Beato Josè Olallo Valdes

Ospitalità in terra cubana

 

«I Santi aiutano tutti i fedeli “a perseguire la santità e la perfezione del proprio stato”. La loro vita è una prova concreta che è possibile vivere il Vangelo» scrive papa Francesco nella recente Lettera Apostolica Patris corde, che ricorda san Giuseppe. Questa affermazione è confermata dalla vita e dall’opera del beato Josè Olallo Valdes (la cui memoria è celebrata il 12 febbraio).
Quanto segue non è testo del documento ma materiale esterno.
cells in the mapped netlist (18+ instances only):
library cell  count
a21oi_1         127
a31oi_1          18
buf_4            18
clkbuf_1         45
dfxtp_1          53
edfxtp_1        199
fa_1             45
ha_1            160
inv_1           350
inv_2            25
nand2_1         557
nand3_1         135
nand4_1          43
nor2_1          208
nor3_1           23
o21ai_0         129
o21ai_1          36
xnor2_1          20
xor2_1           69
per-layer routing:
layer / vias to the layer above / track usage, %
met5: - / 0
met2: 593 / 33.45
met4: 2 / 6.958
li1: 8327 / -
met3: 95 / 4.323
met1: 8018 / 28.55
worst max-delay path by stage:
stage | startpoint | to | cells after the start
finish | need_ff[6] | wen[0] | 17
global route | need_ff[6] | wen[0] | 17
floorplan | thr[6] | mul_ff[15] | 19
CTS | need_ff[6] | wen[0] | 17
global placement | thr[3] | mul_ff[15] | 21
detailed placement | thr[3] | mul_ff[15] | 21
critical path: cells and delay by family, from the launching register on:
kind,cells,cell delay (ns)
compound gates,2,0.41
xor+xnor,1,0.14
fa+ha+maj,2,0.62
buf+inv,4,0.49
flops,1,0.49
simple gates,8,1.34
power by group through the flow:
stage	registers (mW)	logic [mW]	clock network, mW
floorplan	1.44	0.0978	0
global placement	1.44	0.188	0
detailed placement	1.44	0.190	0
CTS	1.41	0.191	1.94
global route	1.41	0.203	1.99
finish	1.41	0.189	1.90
Il nostro Confratello, seguendo, fin da adolescente, l’esempio di san Giovanni di Dio e accogliendo il suo carisma, ha realizzato pienamente la sua vita “solamente” vivendo il Vangelo. La sua esistenza, iniziata con un rifiuto, perché abbandonato dalla madre, è diventata accoglienza e servizio verso tutti, nella Cuba del XIX secolo, una terra segnata da povertà, epidemie, persecuzione, lotte e guerre civili. Per lunghi anni unico religioso ospedaliero nell’Isola caraibica, visse ed esercitò il suo servizio presso l’ospedale di Camangüey. Egli era per tutti “padre Olallo”, a conferma che nel suo assistere e curare i malati e i bisognosi, nel difendere i loro diritti e quelli dei suoi concittadini, manifestava un vero cuore di padre che tutti accoglie e assiste, cura e custodisce, protegge e incoraggia, con umiltà, dedizione, discrezione e tutto questo anche verso coloro che erano considerati nemici (ribelli e rivoluzionari). La sua carità creativa e intraprendente, audace e coraggiosa è testimonianza della misericordia di Dio e stimolo per realizzare oggi il carisma dell’Ospitalità, che, ispirandosi sempre al Vangelo, dia risposte concrete ed efficaci ai molteplici bisogni umani, spirituali e religiosi delle persone.